ABOUT THIS TASK:
Below are entries; output exactly the lines from the one with "fill: 1600 / 7860" to the one with "tap: 324 / 405", both included, and nothing else.

• • • • •

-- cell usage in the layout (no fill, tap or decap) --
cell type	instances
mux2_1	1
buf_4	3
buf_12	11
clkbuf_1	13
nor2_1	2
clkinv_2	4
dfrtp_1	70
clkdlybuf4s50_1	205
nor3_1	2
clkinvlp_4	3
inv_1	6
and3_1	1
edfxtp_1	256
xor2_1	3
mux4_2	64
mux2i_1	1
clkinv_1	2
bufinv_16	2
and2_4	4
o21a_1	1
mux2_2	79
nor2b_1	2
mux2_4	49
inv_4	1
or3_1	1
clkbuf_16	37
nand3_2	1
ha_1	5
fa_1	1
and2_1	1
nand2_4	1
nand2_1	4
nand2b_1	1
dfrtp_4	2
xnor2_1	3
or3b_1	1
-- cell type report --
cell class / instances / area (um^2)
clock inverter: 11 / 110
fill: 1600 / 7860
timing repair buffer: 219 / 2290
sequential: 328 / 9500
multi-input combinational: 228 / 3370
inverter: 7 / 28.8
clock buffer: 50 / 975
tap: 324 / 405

• • • • •

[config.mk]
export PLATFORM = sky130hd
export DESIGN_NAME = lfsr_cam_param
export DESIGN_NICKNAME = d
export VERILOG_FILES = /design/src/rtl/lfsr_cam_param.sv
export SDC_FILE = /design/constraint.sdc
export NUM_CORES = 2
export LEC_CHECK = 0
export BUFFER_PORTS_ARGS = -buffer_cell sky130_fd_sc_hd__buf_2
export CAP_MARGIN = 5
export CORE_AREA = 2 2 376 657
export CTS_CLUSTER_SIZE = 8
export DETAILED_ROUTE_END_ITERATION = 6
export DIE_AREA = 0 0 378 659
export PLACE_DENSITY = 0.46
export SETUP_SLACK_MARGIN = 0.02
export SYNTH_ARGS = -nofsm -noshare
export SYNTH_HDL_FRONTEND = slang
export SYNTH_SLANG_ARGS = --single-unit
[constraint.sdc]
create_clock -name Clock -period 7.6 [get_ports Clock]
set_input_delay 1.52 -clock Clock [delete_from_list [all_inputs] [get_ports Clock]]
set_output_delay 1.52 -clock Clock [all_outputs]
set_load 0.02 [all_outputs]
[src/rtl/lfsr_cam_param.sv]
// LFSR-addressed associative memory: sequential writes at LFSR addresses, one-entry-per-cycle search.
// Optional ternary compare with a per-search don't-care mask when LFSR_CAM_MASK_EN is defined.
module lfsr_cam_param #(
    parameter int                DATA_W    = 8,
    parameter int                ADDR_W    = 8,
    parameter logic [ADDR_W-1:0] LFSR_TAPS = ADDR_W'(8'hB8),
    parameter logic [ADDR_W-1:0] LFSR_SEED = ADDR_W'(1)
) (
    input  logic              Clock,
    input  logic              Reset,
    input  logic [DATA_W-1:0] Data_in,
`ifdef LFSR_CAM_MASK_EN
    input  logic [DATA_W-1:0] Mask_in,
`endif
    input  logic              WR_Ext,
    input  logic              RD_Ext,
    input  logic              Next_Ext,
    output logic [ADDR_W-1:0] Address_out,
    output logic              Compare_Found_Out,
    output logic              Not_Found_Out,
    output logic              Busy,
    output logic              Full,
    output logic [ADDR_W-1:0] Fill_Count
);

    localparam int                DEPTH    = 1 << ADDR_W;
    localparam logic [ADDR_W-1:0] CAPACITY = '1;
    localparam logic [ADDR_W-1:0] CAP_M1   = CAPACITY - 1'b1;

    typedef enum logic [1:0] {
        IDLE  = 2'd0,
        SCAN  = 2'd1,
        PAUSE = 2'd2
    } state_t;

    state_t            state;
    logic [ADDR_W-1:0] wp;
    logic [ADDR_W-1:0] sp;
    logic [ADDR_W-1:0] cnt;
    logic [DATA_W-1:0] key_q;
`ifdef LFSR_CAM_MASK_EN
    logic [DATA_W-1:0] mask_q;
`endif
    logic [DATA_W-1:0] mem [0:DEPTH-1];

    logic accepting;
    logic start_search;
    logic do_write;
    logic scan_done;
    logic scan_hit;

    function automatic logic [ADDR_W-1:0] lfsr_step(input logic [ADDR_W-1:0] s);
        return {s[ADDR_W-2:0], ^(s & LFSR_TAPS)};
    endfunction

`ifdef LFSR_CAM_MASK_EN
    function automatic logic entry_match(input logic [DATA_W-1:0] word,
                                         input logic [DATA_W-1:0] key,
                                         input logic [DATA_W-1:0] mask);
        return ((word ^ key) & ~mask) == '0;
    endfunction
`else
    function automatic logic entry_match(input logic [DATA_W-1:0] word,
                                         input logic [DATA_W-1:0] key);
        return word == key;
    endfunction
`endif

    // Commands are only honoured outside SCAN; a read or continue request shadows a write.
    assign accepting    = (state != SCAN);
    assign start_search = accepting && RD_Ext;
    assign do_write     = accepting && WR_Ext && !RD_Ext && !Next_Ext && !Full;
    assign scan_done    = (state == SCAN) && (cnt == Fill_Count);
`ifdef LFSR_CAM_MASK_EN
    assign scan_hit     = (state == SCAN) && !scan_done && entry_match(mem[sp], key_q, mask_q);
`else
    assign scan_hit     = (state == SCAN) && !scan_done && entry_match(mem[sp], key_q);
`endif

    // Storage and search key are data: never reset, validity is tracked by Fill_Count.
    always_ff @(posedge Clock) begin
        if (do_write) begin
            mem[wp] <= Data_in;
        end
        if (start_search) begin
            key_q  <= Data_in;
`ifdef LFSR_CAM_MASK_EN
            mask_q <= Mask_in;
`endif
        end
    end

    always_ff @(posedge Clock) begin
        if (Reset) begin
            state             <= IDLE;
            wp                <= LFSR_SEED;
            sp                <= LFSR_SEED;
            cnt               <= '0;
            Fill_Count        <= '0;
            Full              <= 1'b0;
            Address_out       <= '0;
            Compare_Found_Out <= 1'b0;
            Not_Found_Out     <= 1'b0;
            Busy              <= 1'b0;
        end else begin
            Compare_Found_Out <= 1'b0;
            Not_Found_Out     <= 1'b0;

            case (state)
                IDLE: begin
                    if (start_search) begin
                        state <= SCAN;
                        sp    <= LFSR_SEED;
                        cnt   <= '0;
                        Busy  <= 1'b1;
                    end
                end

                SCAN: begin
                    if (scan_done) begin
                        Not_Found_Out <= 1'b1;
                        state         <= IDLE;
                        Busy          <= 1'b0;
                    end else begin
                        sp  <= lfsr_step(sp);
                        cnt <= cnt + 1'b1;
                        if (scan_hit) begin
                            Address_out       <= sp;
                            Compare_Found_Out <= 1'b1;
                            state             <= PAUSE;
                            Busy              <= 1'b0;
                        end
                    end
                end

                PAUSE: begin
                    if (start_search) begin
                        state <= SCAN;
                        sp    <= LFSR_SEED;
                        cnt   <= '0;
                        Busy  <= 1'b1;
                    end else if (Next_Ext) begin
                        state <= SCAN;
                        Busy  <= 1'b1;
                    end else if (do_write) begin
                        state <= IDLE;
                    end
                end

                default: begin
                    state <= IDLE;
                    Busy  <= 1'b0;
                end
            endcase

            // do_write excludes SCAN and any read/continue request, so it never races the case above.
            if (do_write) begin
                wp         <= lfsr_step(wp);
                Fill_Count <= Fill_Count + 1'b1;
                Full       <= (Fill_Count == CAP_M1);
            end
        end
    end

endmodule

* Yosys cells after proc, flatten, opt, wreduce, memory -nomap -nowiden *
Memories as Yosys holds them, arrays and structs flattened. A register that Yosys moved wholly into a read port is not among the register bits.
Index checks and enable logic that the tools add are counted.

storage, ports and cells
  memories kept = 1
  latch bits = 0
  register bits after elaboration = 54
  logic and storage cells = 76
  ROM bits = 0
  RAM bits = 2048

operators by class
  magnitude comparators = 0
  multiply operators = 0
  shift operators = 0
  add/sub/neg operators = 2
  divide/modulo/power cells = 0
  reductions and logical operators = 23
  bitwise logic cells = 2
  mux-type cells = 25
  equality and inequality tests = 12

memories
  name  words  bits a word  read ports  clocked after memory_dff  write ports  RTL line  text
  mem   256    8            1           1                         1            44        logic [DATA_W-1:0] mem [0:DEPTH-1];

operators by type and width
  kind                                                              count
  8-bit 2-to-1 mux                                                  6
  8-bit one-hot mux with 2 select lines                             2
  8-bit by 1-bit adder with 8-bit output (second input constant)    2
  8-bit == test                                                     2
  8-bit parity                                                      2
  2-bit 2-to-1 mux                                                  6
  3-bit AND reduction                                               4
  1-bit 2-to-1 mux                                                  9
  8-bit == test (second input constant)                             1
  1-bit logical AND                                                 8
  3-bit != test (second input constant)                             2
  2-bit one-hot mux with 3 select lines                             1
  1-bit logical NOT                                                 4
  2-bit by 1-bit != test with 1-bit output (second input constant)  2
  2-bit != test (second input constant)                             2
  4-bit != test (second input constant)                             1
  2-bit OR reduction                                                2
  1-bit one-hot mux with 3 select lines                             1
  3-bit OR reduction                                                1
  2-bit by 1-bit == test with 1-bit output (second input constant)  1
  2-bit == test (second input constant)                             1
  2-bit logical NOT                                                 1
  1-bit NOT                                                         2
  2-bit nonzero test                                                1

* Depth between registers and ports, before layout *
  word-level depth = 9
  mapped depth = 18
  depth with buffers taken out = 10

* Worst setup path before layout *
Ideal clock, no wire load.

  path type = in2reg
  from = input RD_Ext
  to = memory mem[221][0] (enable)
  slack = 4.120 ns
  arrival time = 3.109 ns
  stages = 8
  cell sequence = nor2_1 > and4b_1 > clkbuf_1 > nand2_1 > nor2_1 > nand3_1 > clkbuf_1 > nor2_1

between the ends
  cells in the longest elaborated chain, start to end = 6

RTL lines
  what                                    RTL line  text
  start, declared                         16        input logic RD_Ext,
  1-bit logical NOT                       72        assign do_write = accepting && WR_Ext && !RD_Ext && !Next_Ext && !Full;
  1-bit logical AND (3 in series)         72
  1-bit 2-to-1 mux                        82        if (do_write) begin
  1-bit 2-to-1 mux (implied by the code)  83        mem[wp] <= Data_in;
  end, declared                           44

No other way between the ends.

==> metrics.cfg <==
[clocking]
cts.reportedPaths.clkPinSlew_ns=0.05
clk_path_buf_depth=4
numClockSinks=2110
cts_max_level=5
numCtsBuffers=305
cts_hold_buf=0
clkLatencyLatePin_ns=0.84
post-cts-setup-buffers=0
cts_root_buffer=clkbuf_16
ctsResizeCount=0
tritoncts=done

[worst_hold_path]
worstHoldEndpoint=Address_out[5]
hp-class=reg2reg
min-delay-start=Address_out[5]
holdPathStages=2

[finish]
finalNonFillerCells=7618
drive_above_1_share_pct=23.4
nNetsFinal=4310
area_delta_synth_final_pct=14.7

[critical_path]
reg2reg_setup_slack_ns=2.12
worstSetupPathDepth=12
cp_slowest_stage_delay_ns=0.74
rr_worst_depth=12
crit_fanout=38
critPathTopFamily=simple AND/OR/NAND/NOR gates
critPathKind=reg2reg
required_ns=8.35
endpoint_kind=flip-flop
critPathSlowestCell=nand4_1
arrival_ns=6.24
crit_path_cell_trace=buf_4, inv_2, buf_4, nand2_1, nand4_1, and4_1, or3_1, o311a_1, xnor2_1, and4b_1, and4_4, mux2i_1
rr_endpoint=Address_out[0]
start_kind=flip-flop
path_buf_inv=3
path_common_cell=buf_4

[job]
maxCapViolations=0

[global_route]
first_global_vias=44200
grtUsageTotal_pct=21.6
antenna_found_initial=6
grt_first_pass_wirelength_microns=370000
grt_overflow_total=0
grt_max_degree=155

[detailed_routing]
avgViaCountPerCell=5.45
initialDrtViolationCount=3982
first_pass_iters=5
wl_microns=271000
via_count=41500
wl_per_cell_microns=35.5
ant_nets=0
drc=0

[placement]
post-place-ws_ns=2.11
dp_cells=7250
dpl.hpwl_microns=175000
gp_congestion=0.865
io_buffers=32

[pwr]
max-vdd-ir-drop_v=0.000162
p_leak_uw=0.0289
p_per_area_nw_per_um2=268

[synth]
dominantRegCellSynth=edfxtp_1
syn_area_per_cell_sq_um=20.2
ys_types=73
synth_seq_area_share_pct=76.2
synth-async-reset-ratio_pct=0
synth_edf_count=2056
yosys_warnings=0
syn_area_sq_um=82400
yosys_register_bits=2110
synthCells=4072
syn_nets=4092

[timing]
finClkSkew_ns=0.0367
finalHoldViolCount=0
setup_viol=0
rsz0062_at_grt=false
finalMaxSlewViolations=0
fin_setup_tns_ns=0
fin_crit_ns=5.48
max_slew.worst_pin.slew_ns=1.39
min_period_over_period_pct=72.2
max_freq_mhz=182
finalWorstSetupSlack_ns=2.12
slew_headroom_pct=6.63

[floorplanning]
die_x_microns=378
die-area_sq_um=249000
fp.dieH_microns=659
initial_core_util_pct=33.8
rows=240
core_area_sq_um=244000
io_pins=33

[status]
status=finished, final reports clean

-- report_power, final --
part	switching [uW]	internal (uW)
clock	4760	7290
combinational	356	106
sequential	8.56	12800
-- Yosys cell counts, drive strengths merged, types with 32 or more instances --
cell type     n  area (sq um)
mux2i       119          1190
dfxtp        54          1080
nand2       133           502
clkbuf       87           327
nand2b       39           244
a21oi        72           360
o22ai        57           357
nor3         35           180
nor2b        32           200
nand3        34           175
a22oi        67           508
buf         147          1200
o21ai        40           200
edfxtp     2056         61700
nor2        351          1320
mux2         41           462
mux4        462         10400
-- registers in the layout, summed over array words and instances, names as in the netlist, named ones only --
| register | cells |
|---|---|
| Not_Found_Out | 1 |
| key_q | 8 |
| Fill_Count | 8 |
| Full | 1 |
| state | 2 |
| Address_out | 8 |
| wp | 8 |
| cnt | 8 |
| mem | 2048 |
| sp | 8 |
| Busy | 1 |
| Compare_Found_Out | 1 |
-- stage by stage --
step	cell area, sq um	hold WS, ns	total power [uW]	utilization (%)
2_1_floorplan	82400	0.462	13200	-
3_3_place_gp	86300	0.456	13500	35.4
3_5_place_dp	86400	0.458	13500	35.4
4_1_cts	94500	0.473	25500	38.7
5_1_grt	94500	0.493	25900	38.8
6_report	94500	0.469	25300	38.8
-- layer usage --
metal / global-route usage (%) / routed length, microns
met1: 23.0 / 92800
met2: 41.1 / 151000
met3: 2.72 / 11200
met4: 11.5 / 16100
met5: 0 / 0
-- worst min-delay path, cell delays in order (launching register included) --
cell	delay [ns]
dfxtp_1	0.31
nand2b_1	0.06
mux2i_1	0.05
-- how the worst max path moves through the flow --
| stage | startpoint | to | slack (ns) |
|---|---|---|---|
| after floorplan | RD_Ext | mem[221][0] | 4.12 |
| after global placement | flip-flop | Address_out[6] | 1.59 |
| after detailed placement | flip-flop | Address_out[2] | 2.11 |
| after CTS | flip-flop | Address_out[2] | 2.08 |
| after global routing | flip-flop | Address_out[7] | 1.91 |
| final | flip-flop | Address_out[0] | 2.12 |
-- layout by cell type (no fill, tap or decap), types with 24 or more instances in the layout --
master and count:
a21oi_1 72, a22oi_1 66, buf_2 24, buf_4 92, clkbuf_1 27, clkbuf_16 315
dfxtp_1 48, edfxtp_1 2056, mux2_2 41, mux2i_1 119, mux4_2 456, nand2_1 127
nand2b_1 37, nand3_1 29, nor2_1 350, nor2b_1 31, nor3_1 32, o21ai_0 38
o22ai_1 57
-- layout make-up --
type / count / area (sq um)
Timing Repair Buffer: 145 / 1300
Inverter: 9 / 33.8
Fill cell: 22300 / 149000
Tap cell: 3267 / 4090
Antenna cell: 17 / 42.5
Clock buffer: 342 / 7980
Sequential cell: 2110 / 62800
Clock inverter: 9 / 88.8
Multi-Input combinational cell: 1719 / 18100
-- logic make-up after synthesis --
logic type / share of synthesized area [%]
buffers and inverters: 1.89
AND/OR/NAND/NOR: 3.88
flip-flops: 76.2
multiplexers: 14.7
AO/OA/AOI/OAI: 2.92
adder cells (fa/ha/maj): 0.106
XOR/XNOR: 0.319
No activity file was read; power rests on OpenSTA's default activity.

• • • • •

ANSWER FOR THIS EXERCISE:
fill: 1600 / 7860
timing repair buffer: 219 / 2290
sequential: 328 / 9500
multi-input combinational: 228 / 3370
inverter: 7 / 28.8
clock buffer: 50 / 975
tap: 324 / 405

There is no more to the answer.